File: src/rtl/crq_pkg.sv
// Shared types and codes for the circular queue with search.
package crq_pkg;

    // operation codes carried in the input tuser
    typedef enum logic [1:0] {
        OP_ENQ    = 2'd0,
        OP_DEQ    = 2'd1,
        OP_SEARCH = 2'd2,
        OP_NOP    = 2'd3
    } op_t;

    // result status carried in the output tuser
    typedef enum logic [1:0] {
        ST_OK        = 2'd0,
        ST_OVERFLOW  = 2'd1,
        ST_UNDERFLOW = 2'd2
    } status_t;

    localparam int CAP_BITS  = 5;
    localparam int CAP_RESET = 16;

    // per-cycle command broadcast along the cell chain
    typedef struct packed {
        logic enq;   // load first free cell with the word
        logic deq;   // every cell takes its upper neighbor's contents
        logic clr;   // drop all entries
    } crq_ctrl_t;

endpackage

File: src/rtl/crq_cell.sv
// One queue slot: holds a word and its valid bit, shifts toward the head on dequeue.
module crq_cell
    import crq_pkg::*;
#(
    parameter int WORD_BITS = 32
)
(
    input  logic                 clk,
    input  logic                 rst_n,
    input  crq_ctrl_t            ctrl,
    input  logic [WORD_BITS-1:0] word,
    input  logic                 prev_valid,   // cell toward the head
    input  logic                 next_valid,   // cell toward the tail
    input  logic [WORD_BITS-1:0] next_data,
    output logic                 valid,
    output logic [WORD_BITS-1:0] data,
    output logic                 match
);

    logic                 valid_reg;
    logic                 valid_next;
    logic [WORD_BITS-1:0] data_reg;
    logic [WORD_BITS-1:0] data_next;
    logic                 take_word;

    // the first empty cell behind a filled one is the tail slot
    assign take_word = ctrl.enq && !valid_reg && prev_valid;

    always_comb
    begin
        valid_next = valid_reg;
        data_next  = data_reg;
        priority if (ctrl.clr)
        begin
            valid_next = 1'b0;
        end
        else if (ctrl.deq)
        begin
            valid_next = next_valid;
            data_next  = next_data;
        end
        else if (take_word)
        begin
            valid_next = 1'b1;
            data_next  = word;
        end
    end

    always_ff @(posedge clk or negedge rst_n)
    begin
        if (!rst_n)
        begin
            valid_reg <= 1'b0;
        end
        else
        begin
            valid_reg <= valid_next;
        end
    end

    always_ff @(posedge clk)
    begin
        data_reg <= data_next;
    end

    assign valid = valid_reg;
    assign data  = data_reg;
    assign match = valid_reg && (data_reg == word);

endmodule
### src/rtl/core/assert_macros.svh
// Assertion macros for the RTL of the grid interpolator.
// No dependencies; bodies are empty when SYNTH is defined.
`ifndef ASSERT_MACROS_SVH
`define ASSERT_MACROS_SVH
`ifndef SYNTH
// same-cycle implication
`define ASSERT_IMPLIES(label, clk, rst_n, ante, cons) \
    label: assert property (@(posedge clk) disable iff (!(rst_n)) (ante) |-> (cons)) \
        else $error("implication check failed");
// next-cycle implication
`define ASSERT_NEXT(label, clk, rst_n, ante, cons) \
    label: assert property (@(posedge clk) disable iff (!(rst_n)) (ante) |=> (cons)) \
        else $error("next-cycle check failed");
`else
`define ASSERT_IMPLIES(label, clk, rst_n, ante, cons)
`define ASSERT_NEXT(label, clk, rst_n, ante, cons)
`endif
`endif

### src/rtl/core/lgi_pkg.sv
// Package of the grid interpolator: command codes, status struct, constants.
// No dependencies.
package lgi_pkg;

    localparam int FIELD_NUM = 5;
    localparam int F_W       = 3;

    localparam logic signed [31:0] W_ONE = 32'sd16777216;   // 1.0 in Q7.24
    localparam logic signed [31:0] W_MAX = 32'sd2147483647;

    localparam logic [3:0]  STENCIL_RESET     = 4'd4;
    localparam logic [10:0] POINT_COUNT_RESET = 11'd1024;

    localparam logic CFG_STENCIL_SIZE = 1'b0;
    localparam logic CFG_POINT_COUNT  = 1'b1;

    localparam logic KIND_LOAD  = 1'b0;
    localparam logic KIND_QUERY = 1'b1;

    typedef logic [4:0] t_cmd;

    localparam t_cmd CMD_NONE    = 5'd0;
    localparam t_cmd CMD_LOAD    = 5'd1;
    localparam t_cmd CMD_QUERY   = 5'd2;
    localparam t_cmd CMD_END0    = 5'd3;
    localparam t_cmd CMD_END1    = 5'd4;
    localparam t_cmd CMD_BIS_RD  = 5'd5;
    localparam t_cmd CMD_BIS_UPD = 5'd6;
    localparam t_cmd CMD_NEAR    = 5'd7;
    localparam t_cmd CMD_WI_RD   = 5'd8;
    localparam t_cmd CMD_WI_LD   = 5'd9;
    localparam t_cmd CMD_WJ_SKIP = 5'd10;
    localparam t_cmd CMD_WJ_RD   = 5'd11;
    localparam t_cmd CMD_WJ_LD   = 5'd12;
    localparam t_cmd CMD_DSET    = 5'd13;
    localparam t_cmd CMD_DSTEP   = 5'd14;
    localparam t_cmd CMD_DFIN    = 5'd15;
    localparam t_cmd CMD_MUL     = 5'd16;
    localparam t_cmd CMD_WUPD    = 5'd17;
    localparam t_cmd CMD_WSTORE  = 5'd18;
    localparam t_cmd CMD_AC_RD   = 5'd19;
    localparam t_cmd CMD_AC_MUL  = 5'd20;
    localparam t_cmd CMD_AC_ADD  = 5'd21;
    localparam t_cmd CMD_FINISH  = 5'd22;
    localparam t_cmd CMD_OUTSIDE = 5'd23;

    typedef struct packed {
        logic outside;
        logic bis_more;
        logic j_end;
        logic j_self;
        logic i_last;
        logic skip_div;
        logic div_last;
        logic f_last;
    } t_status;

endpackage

...

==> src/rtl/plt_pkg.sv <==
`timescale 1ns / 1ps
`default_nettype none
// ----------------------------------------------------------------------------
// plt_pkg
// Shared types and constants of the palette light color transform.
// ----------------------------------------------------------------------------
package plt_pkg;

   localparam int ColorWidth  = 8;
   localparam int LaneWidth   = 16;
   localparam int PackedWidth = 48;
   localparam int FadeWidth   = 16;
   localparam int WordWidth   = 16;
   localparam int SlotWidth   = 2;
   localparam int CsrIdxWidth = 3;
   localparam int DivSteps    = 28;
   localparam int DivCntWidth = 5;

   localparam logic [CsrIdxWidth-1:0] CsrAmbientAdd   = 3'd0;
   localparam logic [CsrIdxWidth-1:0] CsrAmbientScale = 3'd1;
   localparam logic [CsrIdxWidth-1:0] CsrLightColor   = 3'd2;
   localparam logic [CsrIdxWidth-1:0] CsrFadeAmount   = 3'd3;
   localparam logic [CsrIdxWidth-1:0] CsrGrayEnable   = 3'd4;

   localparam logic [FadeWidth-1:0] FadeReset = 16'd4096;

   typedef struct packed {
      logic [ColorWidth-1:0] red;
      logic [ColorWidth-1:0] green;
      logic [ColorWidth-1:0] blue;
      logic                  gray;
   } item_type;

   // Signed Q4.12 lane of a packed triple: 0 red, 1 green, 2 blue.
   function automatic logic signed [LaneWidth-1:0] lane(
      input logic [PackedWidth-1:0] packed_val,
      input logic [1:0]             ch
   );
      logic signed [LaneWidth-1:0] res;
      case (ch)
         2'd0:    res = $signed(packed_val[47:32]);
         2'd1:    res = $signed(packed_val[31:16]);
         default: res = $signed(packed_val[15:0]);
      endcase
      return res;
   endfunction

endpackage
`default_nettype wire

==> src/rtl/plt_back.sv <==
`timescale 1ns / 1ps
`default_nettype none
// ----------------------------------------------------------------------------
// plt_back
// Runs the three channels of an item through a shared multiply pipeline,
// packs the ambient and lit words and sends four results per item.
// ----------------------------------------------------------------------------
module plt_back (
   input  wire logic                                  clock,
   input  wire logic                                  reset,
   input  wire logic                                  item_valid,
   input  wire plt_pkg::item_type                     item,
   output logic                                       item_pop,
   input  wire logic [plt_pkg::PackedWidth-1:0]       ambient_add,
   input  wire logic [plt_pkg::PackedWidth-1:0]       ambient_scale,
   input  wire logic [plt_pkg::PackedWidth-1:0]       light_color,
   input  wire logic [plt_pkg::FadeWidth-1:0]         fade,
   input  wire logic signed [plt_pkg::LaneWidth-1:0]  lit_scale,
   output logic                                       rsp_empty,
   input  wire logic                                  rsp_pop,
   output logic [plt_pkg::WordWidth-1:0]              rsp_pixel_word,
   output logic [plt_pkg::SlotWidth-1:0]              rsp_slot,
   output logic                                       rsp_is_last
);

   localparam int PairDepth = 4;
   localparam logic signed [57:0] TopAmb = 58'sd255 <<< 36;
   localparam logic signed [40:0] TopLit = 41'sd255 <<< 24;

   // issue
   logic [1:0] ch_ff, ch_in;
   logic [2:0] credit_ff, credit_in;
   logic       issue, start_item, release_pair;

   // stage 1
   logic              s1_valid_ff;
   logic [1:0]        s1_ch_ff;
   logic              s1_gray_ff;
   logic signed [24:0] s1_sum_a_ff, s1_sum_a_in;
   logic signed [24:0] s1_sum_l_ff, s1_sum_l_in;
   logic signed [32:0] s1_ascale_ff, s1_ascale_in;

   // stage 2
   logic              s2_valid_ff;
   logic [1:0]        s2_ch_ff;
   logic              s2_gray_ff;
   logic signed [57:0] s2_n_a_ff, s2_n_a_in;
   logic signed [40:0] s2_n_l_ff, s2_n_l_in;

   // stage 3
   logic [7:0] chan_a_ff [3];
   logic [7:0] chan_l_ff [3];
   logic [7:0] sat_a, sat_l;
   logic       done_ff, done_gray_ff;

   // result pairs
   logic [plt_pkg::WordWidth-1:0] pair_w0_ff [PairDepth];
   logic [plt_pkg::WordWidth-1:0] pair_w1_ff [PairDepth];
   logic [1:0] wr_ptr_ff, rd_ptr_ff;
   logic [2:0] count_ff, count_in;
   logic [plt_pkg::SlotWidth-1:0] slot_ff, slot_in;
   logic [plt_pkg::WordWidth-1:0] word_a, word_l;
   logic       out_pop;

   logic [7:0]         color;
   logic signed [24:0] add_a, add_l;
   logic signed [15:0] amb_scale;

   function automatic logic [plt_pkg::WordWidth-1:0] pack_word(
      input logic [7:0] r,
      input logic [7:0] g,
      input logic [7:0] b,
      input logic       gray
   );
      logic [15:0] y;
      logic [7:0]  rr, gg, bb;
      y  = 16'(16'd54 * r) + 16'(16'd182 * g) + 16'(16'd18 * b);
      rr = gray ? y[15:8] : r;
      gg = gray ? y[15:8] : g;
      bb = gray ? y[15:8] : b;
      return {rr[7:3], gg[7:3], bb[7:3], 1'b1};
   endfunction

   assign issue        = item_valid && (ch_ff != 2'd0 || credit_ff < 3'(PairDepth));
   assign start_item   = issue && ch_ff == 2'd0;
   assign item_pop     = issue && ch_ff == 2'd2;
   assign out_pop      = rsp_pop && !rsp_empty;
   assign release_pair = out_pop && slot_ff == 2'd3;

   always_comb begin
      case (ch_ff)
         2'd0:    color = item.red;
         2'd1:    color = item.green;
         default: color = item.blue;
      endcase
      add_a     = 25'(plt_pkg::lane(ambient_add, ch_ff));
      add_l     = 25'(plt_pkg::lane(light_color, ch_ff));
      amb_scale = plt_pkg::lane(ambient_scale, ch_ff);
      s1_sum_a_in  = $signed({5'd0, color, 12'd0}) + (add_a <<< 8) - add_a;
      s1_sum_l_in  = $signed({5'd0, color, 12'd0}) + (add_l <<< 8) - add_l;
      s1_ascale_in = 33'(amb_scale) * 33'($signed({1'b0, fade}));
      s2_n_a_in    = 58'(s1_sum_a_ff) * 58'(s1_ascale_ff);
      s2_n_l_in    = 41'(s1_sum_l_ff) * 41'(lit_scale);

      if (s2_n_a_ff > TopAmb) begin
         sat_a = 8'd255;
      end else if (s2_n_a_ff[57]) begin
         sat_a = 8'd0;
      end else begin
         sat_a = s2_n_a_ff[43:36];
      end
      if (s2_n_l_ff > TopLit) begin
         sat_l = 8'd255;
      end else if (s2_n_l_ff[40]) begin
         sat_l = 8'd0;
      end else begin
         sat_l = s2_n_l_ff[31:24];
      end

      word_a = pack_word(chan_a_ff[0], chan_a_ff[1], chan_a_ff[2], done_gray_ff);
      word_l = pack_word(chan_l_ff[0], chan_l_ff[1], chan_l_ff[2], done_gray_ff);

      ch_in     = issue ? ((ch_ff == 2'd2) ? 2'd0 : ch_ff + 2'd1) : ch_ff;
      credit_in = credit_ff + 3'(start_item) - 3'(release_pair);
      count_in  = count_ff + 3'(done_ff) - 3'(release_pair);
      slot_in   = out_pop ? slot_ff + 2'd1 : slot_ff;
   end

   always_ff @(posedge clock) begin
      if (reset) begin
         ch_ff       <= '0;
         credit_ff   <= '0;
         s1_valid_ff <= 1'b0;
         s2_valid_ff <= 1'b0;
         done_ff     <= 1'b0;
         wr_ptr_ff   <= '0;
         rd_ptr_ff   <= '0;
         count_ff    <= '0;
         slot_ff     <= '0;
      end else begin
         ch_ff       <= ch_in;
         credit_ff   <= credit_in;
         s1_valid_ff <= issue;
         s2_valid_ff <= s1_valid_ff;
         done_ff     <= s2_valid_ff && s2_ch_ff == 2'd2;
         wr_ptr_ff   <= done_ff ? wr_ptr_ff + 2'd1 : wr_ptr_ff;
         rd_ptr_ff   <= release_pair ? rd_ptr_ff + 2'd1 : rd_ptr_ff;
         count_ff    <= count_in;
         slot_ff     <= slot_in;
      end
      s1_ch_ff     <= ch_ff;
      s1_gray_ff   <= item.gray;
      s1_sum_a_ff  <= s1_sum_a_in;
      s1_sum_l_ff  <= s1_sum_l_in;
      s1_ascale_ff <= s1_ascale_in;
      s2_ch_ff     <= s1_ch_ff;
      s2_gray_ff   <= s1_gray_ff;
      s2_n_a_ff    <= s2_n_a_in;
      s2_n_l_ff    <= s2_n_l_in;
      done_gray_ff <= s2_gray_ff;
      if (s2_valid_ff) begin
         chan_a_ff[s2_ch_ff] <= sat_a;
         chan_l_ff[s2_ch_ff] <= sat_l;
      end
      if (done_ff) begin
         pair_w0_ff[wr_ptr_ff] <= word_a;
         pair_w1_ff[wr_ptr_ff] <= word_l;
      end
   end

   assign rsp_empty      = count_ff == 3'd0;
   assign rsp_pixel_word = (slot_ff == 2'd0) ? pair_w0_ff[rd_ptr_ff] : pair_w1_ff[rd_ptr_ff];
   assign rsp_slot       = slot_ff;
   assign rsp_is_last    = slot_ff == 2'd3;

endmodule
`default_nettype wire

• _HOW TO COMPLETE THIS TASK_: Within the data above, the lines from the one with "if (s2_n_a_ff > TopAmb) begin" to the one with "chan_a_ff[1], chan_a_ff[2], done_gray_ff);" must be repeated exactly; no other line belongs in the answer.

• _ANSWER FOR THE TASK_:
      if (s2_n_a_ff > TopAmb) begin
         sat_a = 8'd255;
      end else if (s2_n_a_ff[57]) begin
         sat_a = 8'd0;
      end else begin
         sat_a = s2_n_a_ff[43:36];
      end
      if (s2_n_l_ff > TopLit) begin
         sat_l = 8'd255;
      end else if (s2_n_l_ff[40]) begin
         sat_l = 8'd0;
      end else begin
         sat_l = s2_n_l_ff[31:24];
      end

      word_a = pack_word(chan_a_ff[0], chan_a_ff[1], chan_a_ff[2], done_gray_ff);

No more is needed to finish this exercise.